Problem to solve - Copy out each line of the data holding "logic".

Data for this exercise -

[src/rtl/probe_demuxer_if.sv]
// Bus between the serial probe return link and the per-channel capture side.
// master: the link side, which drives select, data and flush.
// slave: the demuxer, which returns the words, the pulses and the error count.
interface probe_demuxer_if #(
  parameter int N = 4,
  parameter int W = 8
);
  logic [N-1:0]   sw;
  logic           din;
  logic           din_valid;
  logic           clear;
  logic [N*W-1:0] dout;
  logic [N-1:0]   dout_valid;
  logic           sel_err;
  logic [7:0]     err_cnt;

  modport master (
    output sw, din, din_valid, clear,
    input  dout, dout_valid, sel_err, err_cnt
  );

  modport slave (
    input  sw, din, din_valid, clear,
    output dout, dout_valid, sel_err, err_cnt
  );
endinterface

Finished exercise -
  logic [N-1:0]   sw;
  logic           din;
  logic           din_valid;
  logic           clear;
  logic [N*W-1:0] dout;
  logic [N-1:0]   dout_valid;
  logic           sel_err;
  logic [7:0]     err_cnt;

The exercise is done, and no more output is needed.